Stored data
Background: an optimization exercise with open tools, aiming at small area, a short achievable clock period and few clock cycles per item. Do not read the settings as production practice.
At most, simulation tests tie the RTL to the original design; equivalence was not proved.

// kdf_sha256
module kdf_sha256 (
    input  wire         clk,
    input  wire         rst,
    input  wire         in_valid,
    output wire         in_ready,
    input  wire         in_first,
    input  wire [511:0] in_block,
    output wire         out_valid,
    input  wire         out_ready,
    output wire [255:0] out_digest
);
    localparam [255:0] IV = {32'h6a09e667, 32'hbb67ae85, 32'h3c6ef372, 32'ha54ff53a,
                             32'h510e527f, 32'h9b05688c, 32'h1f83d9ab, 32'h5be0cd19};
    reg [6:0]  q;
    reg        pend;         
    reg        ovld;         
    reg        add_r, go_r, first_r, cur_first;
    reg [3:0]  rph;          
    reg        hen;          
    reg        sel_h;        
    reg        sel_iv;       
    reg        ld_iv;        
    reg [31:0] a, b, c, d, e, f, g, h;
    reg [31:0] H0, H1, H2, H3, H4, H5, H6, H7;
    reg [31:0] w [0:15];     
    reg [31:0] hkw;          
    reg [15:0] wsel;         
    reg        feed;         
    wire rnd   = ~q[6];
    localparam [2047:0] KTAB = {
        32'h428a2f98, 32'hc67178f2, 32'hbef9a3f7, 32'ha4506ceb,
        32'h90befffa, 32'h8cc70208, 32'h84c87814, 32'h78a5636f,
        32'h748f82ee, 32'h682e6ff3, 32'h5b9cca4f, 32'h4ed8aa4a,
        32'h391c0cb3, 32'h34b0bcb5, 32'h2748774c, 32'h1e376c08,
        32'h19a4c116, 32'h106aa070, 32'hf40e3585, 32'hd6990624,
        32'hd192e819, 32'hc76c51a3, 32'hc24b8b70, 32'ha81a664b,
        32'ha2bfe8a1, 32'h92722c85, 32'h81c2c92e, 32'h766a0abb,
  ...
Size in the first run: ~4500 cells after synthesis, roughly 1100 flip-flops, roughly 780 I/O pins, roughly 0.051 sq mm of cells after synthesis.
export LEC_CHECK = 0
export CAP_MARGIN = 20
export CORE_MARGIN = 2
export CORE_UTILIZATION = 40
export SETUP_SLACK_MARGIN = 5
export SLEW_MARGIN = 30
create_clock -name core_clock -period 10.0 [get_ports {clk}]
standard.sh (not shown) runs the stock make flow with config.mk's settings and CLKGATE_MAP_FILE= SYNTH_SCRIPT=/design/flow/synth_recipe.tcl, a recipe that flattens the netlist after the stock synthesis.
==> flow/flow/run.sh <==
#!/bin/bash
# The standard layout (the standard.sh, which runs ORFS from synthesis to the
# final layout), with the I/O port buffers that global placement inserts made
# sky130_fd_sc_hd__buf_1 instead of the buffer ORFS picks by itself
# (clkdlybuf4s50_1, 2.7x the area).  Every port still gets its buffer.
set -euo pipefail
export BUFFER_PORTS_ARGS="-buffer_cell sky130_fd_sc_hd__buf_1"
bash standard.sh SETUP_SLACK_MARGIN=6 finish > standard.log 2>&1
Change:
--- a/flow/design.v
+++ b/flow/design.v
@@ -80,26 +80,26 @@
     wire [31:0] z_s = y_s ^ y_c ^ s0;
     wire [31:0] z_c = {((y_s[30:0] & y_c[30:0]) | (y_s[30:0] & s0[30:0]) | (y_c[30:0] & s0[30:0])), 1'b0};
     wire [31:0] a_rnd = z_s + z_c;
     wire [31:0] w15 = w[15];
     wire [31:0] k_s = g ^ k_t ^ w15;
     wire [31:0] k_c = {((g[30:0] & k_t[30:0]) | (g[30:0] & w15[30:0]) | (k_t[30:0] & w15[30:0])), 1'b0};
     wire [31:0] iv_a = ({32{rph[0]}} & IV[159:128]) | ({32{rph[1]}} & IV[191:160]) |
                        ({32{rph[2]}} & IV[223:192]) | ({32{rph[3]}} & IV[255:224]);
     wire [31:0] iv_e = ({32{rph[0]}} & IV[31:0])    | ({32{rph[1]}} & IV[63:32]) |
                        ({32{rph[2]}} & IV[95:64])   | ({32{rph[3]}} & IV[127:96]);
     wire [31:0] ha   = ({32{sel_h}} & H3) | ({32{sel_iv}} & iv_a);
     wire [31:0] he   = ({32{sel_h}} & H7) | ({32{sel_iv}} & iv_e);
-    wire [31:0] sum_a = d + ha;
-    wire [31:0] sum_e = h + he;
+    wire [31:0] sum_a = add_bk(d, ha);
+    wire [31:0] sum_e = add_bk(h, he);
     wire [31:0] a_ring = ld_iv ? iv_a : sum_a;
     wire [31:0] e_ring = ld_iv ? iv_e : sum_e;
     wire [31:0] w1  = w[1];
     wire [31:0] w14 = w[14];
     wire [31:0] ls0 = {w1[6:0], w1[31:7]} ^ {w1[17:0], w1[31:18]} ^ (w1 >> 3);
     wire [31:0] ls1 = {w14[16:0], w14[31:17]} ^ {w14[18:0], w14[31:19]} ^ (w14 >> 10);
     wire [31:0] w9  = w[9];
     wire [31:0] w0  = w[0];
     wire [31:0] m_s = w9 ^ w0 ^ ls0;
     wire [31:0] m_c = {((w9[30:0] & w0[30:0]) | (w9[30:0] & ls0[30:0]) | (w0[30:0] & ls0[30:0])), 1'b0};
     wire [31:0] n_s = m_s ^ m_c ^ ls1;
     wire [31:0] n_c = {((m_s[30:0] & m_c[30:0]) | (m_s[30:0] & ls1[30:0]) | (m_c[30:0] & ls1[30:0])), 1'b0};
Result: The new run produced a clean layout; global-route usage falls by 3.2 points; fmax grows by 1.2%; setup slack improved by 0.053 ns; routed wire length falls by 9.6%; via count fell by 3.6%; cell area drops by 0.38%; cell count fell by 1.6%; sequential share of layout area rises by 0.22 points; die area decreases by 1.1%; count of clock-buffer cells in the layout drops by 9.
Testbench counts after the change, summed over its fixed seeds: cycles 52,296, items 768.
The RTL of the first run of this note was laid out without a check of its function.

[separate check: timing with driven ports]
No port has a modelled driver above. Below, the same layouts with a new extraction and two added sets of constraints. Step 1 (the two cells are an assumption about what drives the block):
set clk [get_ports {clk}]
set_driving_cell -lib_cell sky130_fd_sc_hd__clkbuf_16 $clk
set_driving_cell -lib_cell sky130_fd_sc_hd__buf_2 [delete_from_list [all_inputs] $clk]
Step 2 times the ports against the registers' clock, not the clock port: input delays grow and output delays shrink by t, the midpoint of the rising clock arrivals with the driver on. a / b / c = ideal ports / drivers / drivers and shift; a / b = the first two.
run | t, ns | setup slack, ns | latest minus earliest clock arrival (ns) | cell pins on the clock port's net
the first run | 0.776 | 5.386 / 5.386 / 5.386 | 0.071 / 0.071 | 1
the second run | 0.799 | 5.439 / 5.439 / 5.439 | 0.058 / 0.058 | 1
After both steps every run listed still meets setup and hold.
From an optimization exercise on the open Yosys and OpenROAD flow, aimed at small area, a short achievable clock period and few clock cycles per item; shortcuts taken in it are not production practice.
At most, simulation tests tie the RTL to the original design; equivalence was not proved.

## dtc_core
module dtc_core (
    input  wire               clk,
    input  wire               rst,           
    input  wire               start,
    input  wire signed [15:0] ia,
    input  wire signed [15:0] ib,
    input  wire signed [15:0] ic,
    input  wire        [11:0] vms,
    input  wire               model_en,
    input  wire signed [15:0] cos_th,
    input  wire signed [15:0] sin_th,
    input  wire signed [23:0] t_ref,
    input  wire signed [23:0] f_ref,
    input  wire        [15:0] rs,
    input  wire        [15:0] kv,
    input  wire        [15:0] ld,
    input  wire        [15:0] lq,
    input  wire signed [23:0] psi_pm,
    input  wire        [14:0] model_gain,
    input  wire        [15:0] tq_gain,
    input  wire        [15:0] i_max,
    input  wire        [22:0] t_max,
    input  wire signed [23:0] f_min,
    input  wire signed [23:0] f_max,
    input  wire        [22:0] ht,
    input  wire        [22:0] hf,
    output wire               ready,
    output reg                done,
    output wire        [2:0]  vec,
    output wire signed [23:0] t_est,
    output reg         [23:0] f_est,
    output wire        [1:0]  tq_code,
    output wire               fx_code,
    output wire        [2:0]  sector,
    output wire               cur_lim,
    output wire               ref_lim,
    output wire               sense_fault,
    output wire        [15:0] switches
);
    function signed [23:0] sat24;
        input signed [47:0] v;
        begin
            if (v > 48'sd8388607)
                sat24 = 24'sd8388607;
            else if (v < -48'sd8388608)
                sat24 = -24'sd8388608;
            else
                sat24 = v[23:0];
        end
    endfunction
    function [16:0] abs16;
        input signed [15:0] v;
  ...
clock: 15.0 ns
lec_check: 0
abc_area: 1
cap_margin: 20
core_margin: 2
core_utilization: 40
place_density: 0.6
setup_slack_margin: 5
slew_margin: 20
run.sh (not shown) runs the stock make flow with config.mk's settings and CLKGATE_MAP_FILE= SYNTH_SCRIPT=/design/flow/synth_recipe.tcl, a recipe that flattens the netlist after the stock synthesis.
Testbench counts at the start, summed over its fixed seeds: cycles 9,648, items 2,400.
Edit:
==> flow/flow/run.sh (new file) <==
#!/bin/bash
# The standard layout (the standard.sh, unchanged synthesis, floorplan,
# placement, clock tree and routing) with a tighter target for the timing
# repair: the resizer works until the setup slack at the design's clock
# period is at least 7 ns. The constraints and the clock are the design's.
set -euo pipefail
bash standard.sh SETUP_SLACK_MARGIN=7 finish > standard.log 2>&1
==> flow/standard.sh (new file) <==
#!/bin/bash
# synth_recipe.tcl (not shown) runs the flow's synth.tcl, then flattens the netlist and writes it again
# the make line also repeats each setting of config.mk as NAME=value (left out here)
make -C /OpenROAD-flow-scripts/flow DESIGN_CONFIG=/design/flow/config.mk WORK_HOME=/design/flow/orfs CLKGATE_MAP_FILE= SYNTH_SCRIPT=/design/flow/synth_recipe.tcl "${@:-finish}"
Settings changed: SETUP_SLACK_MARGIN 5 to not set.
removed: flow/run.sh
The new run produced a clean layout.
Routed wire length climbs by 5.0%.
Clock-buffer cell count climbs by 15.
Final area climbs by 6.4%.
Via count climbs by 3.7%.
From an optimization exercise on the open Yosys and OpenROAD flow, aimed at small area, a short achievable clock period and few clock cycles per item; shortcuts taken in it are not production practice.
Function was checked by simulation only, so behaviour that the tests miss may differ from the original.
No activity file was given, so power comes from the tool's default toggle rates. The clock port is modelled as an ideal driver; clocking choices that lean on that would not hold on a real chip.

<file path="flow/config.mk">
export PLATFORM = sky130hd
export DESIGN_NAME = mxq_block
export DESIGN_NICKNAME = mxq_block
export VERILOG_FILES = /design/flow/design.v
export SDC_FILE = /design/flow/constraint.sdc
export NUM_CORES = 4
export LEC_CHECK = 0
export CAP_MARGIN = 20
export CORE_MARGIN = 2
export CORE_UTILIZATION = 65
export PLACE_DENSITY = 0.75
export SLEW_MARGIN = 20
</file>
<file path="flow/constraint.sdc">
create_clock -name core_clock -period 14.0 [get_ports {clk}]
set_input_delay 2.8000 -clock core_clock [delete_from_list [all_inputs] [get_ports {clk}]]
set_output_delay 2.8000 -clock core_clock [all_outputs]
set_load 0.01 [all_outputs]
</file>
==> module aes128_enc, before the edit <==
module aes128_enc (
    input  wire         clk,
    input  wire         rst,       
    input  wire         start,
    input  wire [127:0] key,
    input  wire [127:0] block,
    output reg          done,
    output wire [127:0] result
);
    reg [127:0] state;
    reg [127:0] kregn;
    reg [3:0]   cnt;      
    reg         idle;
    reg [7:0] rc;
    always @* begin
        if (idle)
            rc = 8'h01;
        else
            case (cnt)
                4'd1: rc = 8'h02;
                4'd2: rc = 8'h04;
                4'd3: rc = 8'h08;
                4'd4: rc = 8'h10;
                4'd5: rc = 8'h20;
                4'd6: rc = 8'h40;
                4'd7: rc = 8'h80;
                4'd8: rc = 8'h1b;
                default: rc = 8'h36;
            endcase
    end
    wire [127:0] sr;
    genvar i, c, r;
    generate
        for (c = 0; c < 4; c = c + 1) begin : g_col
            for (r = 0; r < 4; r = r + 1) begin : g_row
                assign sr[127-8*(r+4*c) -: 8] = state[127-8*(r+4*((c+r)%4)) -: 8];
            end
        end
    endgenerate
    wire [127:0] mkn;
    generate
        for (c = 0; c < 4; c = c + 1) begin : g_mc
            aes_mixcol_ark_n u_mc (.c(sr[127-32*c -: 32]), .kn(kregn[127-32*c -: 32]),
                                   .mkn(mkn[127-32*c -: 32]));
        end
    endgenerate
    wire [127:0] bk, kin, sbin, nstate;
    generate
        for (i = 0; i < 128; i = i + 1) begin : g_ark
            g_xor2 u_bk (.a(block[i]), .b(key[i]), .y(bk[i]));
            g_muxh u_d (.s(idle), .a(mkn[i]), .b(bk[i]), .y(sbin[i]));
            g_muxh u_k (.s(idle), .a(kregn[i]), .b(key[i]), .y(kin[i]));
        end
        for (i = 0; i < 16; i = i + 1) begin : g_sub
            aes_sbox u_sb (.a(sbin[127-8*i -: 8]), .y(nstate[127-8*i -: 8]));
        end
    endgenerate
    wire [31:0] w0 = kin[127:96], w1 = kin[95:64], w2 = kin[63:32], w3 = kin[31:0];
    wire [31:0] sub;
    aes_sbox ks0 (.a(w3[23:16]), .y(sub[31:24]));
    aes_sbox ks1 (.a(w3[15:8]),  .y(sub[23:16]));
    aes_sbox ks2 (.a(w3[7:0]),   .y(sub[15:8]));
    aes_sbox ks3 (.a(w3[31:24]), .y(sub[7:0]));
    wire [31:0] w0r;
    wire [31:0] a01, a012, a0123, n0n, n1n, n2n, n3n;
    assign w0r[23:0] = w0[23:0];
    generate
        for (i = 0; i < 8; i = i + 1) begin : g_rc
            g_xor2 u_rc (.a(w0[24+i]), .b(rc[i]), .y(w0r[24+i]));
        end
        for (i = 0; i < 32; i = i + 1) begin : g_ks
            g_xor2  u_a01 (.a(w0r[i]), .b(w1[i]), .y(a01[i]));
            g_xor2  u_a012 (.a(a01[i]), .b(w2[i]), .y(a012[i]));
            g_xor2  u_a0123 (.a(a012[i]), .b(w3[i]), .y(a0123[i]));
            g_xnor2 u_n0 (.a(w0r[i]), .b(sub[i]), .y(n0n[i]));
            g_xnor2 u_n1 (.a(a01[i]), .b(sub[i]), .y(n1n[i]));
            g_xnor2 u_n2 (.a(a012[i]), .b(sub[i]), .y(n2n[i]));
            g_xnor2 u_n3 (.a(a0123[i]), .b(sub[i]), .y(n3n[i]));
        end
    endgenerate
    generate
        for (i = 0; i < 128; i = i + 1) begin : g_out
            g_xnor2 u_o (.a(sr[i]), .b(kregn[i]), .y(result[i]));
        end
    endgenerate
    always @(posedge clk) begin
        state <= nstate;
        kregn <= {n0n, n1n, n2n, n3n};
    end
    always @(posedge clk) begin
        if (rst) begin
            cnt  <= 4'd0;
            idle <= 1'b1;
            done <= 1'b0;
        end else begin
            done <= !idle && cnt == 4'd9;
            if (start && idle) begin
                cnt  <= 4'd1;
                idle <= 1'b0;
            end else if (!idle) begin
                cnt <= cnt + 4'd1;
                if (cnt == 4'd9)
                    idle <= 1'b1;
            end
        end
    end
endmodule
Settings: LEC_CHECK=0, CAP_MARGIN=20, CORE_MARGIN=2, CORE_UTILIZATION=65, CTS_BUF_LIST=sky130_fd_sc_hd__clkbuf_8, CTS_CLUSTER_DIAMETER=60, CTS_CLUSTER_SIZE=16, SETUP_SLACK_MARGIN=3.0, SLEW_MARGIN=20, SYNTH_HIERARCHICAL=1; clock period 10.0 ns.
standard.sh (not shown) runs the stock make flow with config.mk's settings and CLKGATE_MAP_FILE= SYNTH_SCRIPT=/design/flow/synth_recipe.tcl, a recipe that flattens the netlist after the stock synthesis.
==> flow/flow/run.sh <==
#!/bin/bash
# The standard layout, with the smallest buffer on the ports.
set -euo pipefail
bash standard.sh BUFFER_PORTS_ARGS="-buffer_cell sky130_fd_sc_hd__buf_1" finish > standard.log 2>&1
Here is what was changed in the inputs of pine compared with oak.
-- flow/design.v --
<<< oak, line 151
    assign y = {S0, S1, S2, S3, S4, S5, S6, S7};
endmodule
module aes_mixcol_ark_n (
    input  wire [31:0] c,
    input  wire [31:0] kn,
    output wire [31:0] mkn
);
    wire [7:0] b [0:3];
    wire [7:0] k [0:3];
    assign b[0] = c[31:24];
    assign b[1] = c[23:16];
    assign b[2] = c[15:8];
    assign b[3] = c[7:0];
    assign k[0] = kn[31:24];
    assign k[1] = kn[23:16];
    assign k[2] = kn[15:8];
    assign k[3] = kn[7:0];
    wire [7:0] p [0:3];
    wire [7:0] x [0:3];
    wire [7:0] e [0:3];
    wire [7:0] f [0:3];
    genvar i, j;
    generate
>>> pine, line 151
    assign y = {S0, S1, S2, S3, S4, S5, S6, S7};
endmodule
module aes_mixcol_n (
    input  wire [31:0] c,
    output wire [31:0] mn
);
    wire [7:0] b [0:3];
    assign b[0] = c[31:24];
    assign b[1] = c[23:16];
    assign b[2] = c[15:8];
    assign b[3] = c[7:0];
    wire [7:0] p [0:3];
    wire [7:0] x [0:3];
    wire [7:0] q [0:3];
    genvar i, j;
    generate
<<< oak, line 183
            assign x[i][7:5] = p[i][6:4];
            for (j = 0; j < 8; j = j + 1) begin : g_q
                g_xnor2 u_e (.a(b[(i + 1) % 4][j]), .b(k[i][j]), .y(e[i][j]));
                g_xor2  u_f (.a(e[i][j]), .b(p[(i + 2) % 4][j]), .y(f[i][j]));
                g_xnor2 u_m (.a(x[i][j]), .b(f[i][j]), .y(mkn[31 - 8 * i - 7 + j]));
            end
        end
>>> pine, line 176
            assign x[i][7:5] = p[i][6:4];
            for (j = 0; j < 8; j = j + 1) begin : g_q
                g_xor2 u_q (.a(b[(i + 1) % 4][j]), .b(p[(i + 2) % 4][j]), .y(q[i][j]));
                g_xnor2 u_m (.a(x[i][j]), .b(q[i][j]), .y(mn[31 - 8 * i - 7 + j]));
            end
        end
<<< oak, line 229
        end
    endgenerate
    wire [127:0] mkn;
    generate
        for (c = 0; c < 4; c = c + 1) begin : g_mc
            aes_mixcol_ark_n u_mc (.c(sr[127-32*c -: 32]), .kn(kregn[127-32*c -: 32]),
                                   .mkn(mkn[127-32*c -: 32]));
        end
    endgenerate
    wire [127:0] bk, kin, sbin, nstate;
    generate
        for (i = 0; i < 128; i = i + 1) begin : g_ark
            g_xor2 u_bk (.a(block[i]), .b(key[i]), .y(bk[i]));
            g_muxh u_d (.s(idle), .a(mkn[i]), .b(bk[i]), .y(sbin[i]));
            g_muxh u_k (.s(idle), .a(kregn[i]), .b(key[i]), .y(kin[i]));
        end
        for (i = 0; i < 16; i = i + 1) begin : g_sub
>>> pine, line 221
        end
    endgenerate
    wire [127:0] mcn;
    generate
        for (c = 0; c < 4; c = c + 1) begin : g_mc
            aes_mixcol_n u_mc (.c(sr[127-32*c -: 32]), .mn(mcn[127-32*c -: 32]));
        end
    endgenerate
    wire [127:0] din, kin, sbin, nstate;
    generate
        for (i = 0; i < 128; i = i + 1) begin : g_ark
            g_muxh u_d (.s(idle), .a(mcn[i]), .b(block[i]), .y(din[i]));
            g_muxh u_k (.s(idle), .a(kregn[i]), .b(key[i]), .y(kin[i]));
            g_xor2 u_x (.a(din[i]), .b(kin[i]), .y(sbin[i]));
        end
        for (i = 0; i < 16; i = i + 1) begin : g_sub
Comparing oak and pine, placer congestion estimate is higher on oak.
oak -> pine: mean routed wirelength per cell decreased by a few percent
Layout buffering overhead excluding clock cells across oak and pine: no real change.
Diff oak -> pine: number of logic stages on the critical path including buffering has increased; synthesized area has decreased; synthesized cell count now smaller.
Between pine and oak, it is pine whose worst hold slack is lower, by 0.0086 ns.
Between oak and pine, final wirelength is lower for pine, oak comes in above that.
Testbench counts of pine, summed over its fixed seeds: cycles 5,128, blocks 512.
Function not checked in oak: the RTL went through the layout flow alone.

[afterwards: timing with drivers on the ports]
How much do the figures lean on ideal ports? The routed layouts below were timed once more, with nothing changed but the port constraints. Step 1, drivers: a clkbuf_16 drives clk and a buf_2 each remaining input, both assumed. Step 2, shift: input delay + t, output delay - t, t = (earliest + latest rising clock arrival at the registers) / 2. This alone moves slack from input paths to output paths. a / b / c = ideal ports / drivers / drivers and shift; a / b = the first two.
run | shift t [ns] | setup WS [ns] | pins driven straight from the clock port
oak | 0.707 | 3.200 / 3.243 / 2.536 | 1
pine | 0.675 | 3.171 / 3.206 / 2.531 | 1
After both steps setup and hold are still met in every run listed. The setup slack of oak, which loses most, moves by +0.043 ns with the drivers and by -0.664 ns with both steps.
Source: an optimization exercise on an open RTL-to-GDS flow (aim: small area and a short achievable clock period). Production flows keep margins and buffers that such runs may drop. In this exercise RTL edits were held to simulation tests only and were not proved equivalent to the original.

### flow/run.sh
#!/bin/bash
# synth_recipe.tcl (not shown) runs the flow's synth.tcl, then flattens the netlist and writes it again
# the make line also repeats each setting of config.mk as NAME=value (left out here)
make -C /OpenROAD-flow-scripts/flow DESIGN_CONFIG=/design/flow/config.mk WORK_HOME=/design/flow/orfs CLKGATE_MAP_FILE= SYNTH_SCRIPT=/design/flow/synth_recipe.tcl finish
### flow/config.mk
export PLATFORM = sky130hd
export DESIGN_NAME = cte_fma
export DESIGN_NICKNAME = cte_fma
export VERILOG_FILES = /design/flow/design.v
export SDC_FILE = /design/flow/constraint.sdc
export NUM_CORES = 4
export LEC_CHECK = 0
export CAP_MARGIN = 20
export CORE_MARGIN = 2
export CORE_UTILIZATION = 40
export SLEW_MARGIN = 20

• _Exercise aim_:
Restate word for word the lines of the data above, starting at the line containing "module aes128_enc, before" and ending at the line containing "wire [31:0] w0 = kin[127:96], w1", both included, and nothing more.

• _Solution_:
==> module aes128_enc, before the edit <==
module aes128_enc (
    input  wire         clk,
    input  wire         rst,       
    input  wire         start,
    input  wire [127:0] key,
    input  wire [127:0] block,
    output reg          done,
    output wire [127:0] result
);
    reg [127:0] state;
    reg [127:0] kregn;
    reg [3:0]   cnt;      
    reg         idle;
    reg [7:0] rc;
    always @* begin
        if (idle)
            rc = 8'h01;
        else
            case (cnt)
                4'd1: rc = 8'h02;
                4'd2: rc = 8'h04;
                4'd3: rc = 8'h08;
                4'd4: rc = 8'h10;
                4'd5: rc = 8'h20;
                4'd6: rc = 8'h40;
                4'd7: rc = 8'h80;
                4'd8: rc = 8'h1b;
                default: rc = 8'h36;
            endcase
    end
    wire [127:0] sr;
    genvar i, c, r;
    generate
        for (c = 0; c < 4; c = c + 1) begin : g_col
            for (r = 0; r < 4; r = r + 1) begin : g_row
                assign sr[127-8*(r+4*c) -: 8] = state[127-8*(r+4*((c+r)%4)) -: 8];
            end
        end
    endgenerate
    wire [127:0] mkn;
    generate
        for (c = 0; c < 4; c = c + 1) begin : g_mc
            aes_mixcol_ark_n u_mc (.c(sr[127-32*c -: 32]), .kn(kregn[127-32*c -: 32]),
                                   .mkn(mkn[127-32*c -: 32]));
        end
    endgenerate
    wire [127:0] bk, kin, sbin, nstate;
    generate
        for (i = 0; i < 128; i = i + 1) begin : g_ark
            g_xor2 u_bk (.a(block[i]), .b(key[i]), .y(bk[i]));
            g_muxh u_d (.s(idle), .a(mkn[i]), .b(bk[i]), .y(sbin[i]));
            g_muxh u_k (.s(idle), .a(kregn[i]), .b(key[i]), .y(kin[i]));
        end
        for (i = 0; i < 16; i = i + 1) begin : g_sub
            aes_sbox u_sb (.a(sbin[127-8*i -: 8]), .y(nstate[127-8*i -: 8]));
        end
    endgenerate
    wire [31:0] w0 = kin[127:96], w1 = kin[95:64], w2 = kin[63:32], w3 = kin[31:0];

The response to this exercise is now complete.